Personal information
- Full name: Sergei Vladimirovich Losev
- Date of birth: 31 July 1983 (age 41)
- Place of birth: Leningrad, Soviet Union
- Height: 1.95 m (6 ft 5 in)
- Position(s): Goalkeeper

Youth career
- DYuSSh Smena-Zenit

Senior career*
- Years: Team / Apps / (Gls)
- 2001–2003: FC Zenit St.

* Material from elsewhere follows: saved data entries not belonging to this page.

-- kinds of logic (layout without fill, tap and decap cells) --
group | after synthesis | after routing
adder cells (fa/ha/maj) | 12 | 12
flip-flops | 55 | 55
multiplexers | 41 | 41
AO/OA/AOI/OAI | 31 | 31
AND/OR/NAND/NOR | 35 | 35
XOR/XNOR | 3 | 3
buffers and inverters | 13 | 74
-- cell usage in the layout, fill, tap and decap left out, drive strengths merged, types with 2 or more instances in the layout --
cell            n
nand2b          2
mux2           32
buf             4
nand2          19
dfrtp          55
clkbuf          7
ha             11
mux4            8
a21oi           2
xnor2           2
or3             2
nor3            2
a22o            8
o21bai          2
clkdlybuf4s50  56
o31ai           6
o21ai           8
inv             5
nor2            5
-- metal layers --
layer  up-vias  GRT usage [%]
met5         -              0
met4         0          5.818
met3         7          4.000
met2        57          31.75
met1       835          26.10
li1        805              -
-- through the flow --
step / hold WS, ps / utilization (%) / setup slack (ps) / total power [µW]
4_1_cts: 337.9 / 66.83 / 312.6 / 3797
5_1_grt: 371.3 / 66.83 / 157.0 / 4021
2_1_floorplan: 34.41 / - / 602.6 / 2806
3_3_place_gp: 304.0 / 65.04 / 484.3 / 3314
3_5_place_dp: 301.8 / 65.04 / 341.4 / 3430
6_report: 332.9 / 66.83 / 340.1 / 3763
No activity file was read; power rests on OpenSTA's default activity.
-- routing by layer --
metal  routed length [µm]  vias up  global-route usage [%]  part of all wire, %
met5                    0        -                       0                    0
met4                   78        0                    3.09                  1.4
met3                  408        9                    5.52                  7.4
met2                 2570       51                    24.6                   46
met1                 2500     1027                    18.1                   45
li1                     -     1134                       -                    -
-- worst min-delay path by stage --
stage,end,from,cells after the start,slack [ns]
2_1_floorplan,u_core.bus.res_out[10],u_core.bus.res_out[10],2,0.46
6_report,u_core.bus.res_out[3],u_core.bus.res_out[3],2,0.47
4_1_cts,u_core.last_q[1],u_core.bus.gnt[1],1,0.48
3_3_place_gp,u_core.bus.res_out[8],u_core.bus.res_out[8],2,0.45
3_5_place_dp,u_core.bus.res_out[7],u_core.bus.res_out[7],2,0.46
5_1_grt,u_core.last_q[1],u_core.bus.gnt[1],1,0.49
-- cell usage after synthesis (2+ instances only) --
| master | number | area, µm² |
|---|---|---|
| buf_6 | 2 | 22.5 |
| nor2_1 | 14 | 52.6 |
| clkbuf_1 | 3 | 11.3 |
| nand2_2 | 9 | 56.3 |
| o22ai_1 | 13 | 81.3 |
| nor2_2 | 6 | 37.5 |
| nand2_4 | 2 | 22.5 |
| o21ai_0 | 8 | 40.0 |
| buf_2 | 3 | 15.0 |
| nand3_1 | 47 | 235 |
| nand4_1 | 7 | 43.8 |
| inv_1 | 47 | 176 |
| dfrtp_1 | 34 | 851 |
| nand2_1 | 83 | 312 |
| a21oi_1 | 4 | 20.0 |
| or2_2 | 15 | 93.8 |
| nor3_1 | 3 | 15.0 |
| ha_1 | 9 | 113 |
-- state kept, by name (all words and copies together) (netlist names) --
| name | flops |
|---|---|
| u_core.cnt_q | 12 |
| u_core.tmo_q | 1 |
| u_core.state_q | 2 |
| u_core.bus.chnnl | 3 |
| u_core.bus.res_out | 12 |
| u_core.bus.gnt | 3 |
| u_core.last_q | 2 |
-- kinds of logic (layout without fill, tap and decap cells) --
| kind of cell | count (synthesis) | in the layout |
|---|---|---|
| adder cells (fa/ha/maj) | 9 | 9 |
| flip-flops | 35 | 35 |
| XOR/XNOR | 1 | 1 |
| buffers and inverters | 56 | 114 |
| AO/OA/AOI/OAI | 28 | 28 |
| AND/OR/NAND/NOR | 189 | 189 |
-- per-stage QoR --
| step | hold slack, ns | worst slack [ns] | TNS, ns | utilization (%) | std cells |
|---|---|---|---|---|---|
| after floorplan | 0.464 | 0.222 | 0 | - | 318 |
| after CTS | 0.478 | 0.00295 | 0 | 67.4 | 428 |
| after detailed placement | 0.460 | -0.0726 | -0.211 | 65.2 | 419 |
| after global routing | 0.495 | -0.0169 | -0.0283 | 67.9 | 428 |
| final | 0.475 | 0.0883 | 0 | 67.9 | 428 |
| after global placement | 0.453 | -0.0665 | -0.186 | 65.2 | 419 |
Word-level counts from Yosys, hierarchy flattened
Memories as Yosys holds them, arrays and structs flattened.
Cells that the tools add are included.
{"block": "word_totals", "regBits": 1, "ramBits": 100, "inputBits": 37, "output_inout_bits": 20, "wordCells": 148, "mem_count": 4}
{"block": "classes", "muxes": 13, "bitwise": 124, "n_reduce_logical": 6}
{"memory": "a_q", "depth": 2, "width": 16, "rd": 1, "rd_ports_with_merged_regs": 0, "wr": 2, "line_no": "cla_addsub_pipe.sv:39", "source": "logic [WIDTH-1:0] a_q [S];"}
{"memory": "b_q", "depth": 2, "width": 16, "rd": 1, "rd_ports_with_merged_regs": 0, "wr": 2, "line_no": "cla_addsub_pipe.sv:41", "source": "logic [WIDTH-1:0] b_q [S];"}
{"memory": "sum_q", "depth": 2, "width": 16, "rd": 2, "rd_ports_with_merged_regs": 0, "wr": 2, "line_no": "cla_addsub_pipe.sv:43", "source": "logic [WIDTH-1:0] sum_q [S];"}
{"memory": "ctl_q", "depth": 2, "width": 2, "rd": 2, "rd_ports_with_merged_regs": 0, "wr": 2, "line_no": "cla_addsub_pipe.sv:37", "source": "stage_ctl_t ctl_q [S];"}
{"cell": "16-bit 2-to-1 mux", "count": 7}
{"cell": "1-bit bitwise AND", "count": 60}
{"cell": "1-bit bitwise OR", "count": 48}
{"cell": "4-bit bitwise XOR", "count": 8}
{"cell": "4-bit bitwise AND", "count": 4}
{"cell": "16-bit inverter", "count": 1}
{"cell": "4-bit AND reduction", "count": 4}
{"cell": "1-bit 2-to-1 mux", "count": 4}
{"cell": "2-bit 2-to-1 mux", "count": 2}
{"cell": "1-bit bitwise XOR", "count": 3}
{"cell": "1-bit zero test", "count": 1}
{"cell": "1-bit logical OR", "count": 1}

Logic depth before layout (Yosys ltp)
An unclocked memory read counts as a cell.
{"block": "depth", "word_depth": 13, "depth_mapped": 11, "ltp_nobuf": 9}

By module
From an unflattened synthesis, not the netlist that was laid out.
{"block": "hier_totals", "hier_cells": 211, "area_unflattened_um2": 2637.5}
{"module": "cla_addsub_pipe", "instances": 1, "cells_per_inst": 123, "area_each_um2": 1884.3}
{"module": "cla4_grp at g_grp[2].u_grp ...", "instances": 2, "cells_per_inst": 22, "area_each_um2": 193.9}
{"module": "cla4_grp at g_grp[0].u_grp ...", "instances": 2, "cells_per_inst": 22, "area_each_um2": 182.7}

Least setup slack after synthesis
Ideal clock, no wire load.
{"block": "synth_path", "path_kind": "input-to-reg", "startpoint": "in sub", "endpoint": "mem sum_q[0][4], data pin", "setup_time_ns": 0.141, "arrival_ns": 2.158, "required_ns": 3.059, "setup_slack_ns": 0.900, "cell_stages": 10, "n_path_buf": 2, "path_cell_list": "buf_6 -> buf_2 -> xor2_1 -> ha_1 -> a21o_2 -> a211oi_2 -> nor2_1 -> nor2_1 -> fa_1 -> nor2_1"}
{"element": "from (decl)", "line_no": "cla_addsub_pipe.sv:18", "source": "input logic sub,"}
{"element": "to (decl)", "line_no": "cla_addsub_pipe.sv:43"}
## src/rtl/if_stage.sv

```systemverilog
// Instruction fetch stage: PC sequencing, jump/branch redirect and a local instruction memory.
// Optional HALT detection is compiled in when IF_HALT_DETECT_EN is defined.
module if_stage #(
  parameter int          IMEM_DEPTH = 64,
  parameter logic [31:0] RESET_PC   = 32'h0000_0000
) (
  input  logic                          clk,
  input  logic                          rst_n,
  input  logic                          stall,
  input  logic                          jump_en,
  input  logic [25:0]                   jump_target,
  input  logic                          branch_en,
  input  logic [31:0]                   branch_pc,
  input  logic [15:0]                   branch_offset,
  input  logic                          imem_we,
  input  logic [$clog2(IMEM_DEPTH)-1:0] imem_waddr,
  input  logic [31:0]                   imem_wdata,
  output logic [31:0]                   instruction,
  output logic [31:0]                   pc_out,
  output logic                          valid,
  output logic                          halted
);
  localparam int AW = $clog2(IMEM_DEPTH);
`ifdef IF_HALT_DETECT_EN
  localparam logic HALT_EN = 1'b1;
`else
  localparam logic HALT_EN = 1'b0;
`endif

  logic [31:0]   imem_r [IMEM_DEPTH];
  logic [31:0]   pc_r, pc_nxt_s;
  logic [31:0]   instr_r, instr_nxt_s;
  logic [31:0]   pc_out_r, pc_out_nxt_s;
  logic          valid_r, valid_nxt_s;
  logic          halted_r, halted_nxt_s;
  logic [AW-1:0] fetch_idx_s;
  logic [31:0]   fetch_word_s;
  logic [3:0]    jump_hi_s;
  logic [31:0]   jump_pc_s;
  logic [31:0]   branch_pc_s;

  function automatic logic is_halt_word(input logic [5:0] opcode);
    return HALT_EN && (opcode == 6'b111111);
  endfunction

  function automatic logic [31:0] branch_dest(input logic [31:0] bpc, input logic [15:0] off);
    return bpc + 32'd4 + {{14{off[15]}}, off, 2'b00};
  endfunction

  assign fetch_idx_s  = pc_r[AW+1:2];
  assign fetch_word_s = imem_r[fetch_idx_s];
  // Upper nibble of pc_out+4: adding 4 carries into bit 28 only when bits [27:2] are all ones.
  assign jump_hi_s    = pc_out_r[31:28] + {3'b000, &pc_out_r[27:2]};
  assign jump_pc_s    = {jump_hi_s, jump_target, 2'b00};
  assign branch_pc_s  = branch_dest(branch_pc, branch_offset);

  // Next-state selection: halt freeze, then jump, branch, stall, advance.
  always_comb begin
    pc_nxt_s     = pc_r;
    instr_nxt_s  = instr_r;
    pc_out_nxt_s = pc_out_r;
    valid_nxt_s  = valid_r;
    halted_nxt_s = halted_r;
    if (halted_r) begin
      if (!stall) begin
        valid_nxt_s = 1'b0;
      end else begin
        valid_nxt_s = valid_r;
      end
    end else if (jump_en) begin
      pc_nxt_s    = jump_pc_s;
      valid_nxt_s = 1'b0;
    end else if (branch_en) begin
      pc_nxt_s    = branch_pc_s;
      valid_nxt_s = 1'b0;
    end else if (stall) begin
      pc_nxt_s    = pc_r;
      valid_nxt_s = valid_r;
    end else begin
      instr_nxt_s  = fetch_word_s;
      pc_out_nxt_s = pc_r;
      valid_nxt_s  = 1'b1;
      pc_nxt_s     = pc_r + 32'd4;
      halted_nxt_s = is_halt_word(fetch_word_s[31:26]);
    end
  end

  // Fetch state and presented outputs.
  always_ff @(posedge clk or negedge rst_n) begin
    if (!rst_n) begin
      pc_r     <= RESET_PC;
      instr_r  <= 32'h0000_0000;
      pc_out_r <= 32'h0000_0000;
      valid_r  <= 1'b0;
      halted_r <= 1'b0;
    end else begin
      pc_r     <= pc_nxt_s;
      instr_r  <= instr_nxt_s;
      pc_out_r <= pc_out_nxt_s;
      valid_r  <= valid_nxt_s;
      halted_r <= halted_nxt_s;
    end
  end

  // Instruction memory write port; contents survive reset, reads see the pre-write word.
  always_ff @(posedge clk) begin
    if (imem_we) begin
      imem_r[imem_waddr] <= imem_wdata;
    end
  end

  assign instruction = instr_r;
  assign pc_out      = pc_out_r;
  assign valid       = valid_r;
  assign halted      = halted_r;

endmodule
```

## config.mk

```make
export PLATFORM = sky130hd
export DESIGN_NAME = if_stage
export DESIGN_NICKNAME = d
export VERILOG_FILES = /design/src/rtl/if_stage.sv
export SDC_FILE = /design/constraint.sdc
export NUM_CORES = 2
export LEC_CHECK = 0
export BUFFER_PORTS_ARGS = -buffer_cell sky130_fd_sc_hd__buf_2
export CORE_MARGIN = 3
export CORE_UTILIZATION = 29
export CTS_CLUSTER_DIAMETER = 120
export DETAILED_ROUTE_END_ITERATION = 10
export SYNTH_ARGS = -nofsm -noshare
export SYNTH_HDL_FRONTEND = slang
export SYNTH_SLANG_ARGS = --single-unit
```

## constraint.sdc

```tcl
create_clock -name clk -period 7.18 [get_ports clk]
set_input_delay 1.077 -clock clk [delete_from_list [all_inputs] [get_ports clk]]
set_output_delay 1.077 -clock clk [all_outputs]
set_load 0.02 [all_outputs]
```

==> flow_metrics.py <==
metrics = {
    "worst_setup_path": {
        "cp_slowest_stage_delay_ns": 0.92,
        "critical_path_buf_inv_count": 1,
        "cp_data_required_time_ns": 7.80,
        "slowest_stage": "dfrtp_4",
        "path_cells": "buf_12 > mux4_2 > mux4_2 > mux2i_1 > o21ai_0",
        "timing.critical_path.fanout_max": 91,
        "cpLargestDelayFamily": "multiplexers",
        "critical-path-top-cell-by-count": "mux4_2",
        "critical_path_class": "reg2reg",
        "crit_path_end_kind": "flop",
        "worstSetupStartpointType": "flop",
        "critPathArrivalTime_ns": 4.52,
    },
    "detailed_routing": {
        "wire_per_inst_um": 26.9,
        "dr_total_vias": 41430,
        "viasPerCell": 5.01,
        "ant_nets": 0,
        "drt-initial-drc-count": 4923,
        "wirelength_um": 222000,
        "dr.pass1.iters": 6,
        "post-route-drc-count": 0,
    },
    "sta": {
        "fin_crit_sh_pct": 54.2,
        "tightestPinTransition_ns": 1.27,
        "final-hold-violation-count": 0,
        "timing_max_transition_violations_final": 0,
        "worst_slack_ns": 3.29,
        "setup_viol_count_final": 0,
        "unrepaired_setup_endpoints_after_global_routing": "no",
        "final.setup_skew_ns": 0.0825,
        "finalCriticalPeriod_ns": 3.89,
        "relSlewSlack_pct": 15.3,
        "fin_setup_tns_ns": 0,
        "worst_hold_check_slack_ns": 0.380,
        "clock.fmax_ghz": 0.257,
    },
    "clock_tree": {
        "tritoncts.num_buffers": 215,
        "hold_buffers": 0,
        "cts_post_setup_buffers_inserted": 0,
        "clockBufferDepth": 3,
        "cts_resized": 0,
        "clock-root-buffer": "clkbuf_16",
        "cts_max_level": 4,
        "tritoncts": "yes",
        "clkSlewWorstSetupHoldPaths_ns": 0.06,
        "clock_sink_count": 2145,
        "clock_latency_ns": 0.86,
    },
    "logic_synthesis": {
        "yosys.cell_count.top_type": "edfxtp_1",
        "yosys_register_bits": 2145,
        "synth.area.top_cells": "edfxtp_1, mux4_2, dfrtp_1",
        "dominantRegCellSynth": "edfxtp_1",
        "synth.avg_cell_area_um2": 21.7,
        "syn_area_um2": 84500,
        "list_of_most_frequent_post_synthesis_cells": "edfxtp_1, mux4_2, nand2_1",
        "post-synth-top-area-fraction_pct": 72.8,
        "yosysSeqAreaShare_pct": 75.6,
        "synthArstFlopShare_pct": 4.52,
        "edff_count_synth": 2048,
        "yosys_warning_total": 0,
        "synth.largest_area_cell": "edfxtp_1",
        "synth_nets": 4077,
        "post_synth_num_cell_types": 69,
        "synthCells": 3898,
    },
    "finish": {
        "post-route-util_pct": 33.9,
        "area.sequential_um2": 63900,
        "final_area_um2": 98000,
        "multi_input_comb_area_um2": 20000,
        "fillCellCount": 26815,
        "syn_to_final_growth_pct": 15.9,
        "final_nets": 4362,
        "final_layout_size_suffix_gt1_share_pct": 30.1,
    },
    "global_route": {
        "grt_max_degree": 117,
        "global_route.usage.total_pct": 14.7,
        "grt_pass1_vias": 41988,
        "grt_antenna_before_repair": 23,
        "global_route_wire_length_before_repair_um": 318000,
        "global_route.overflow_total": 0,
    },
    "floorplan": {
        "floorplan.die_area_um2": 298000,
        "die_width_um": 546,
        "floorplan.rows": 197,
        "die_h_um": 546,
        "pin_count": 184,
        "placeableCoreArea_um2": 289000,
        "floorplan.initialDensity_pct": 29.2,
    },
    "pwr": {
        "p_switching_mw": 6.83,
        "share_of_power_burned_in_combinational_logic_pct": 10.4,
        "max-vdd-ir-drop_mv": 0.271,
        "pwr-share-seq_pct": 49.4,
        "power.static_leakage_nw": 30.9,
        "internal_power_mw": 21.8,
        "clkPwrFrac_pct": 40.2,
        "power_switching_share_pct": 23.8,
        "power.density_nw_per_um2": 292,
    },
    "placed_design": {
        "dp_worst_setup_slack_ns": 3.05,
        "dpl_cell_area_um2": 90700,
        "detailed_place_hpwl_um": 117000,
        "numPortBuffers": 182,
        "globalplace.congestion": 0.850,
    },
    "min_path": {
        "hold_path_class": "in2async",
    },
    "outcome": {
        "run_status": "finished, final reports clean",
    },
    "run": {
        "maxCapViolations": 0,
    },
}
-- area by class of cell --
| cell class | instances | area share (%) |
|---|---|---|
| well taps | 3880 | 4.95 |
| flip-flops and latches | 2145 | 65.3 |
| inverters | 12 | 0.0511 |
| multi-input cells | 1531 | 20.4 |
| clock buffers | 259 | 5.68 |
| diodes | 8 | 0.0204 |
| repair buffers | 278 | 1.81 |
| clock inverters | 150 | 1.78 |
-- placed cells by master, fill, tap and decap left out, types with 9 or more instances in the layout --
cell,Yosys,routed
nor2_1,123,60
xor2_1,19,19
a221oi_1,23,23
inv_1,11,11
clkinv_2,0,52
buf_4,24,86
a21oi_1,97,97
dfrtp_1,97,92
a211oi_1,11,11
nand4_1,19,19
nor3_1,12,10
mux2i_1,79,79
o211ai_1,23,23
xnor2_1,29,29
clkbuf_16,0,216
bufinv_16,0,31
ha_1,60,60
clkbuf_1,101,43
mux2_2,30,30
clkinv_1,0,42
buf_2,53,181
nor2b_1,9,9
nor2_4,0,62
o21ai_0,49,49
edfxtp_1,2048,2048
nand3_1,28,28
nand2_1,200,198
mux4_2,602,602
a21o_1,15,15
buf_12,0,11
and3_1,9,9
-- worst paths after layout --
kind / cells past startpoint / slack (ns) / end / from
max: 5 / 3.29 / instruction[30] / pc_r[2]
min: 1 / 0.38 / pc_out[28] / rst_n
max reg2reg: 5 / 3.29 / instruction[30] / pc_r[2]
min reg2reg: 2 / 0.49 / pc_out[1] / pc_out[1]
max in group asynchronous: 2 / 5.47 / pc_out[13] / rst_n
min in group clk: 3 / 0.46 / pc_r[25] / jump_target[23]
-- kinds of logic (layout without fill, tap and decap cells) --
group | after synthesis | in the layout | share of synthesized area (%)
flops | 2145 | 2145 | 75.6
xor+xnor | 48 | 48 | 0.497
fa+ha+maj | 61 | 61 | 0.912
buf+inv | 222 | 699 | 1.25
other cells | 1 | 9 | 0.00444
mux | 711 | 711 | 17.4
compound gates | 273 | 273 | 2.08
simple gates | 437 | 437 | 2.26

Petersburg / 0 / (0)
- 2004–2005: FC Tom Tomsk / 1 / (0)
- 2006–2007: FC Kuban Krasnodar / 1 / (0)
- 2008: FC Dynamo Barnaul / 14 / (0)
- 2010–2015: FC Neftekhimik Nizhnekamsk / 129 / (0)

International career
- 2005: Russia U-21 / 2 / (0)

= Sergei Losev =

Russian footballer

Sergei Vladimirovich Losev (Серге́й Владимирович Лосев; born 31 July 1983) is a Russian former professional football player.

==Club career==
He made his debut for FC Zenit St. Petersburg on 20 August 2003 in the Russian Premier League Cup semifinal against FC Torpedo Moscow, substituting Vyacheslav Malafeev in added time. Zenit eventually won that cup.

He played 5 seasons in the Russian Football National League for 4 different clubs.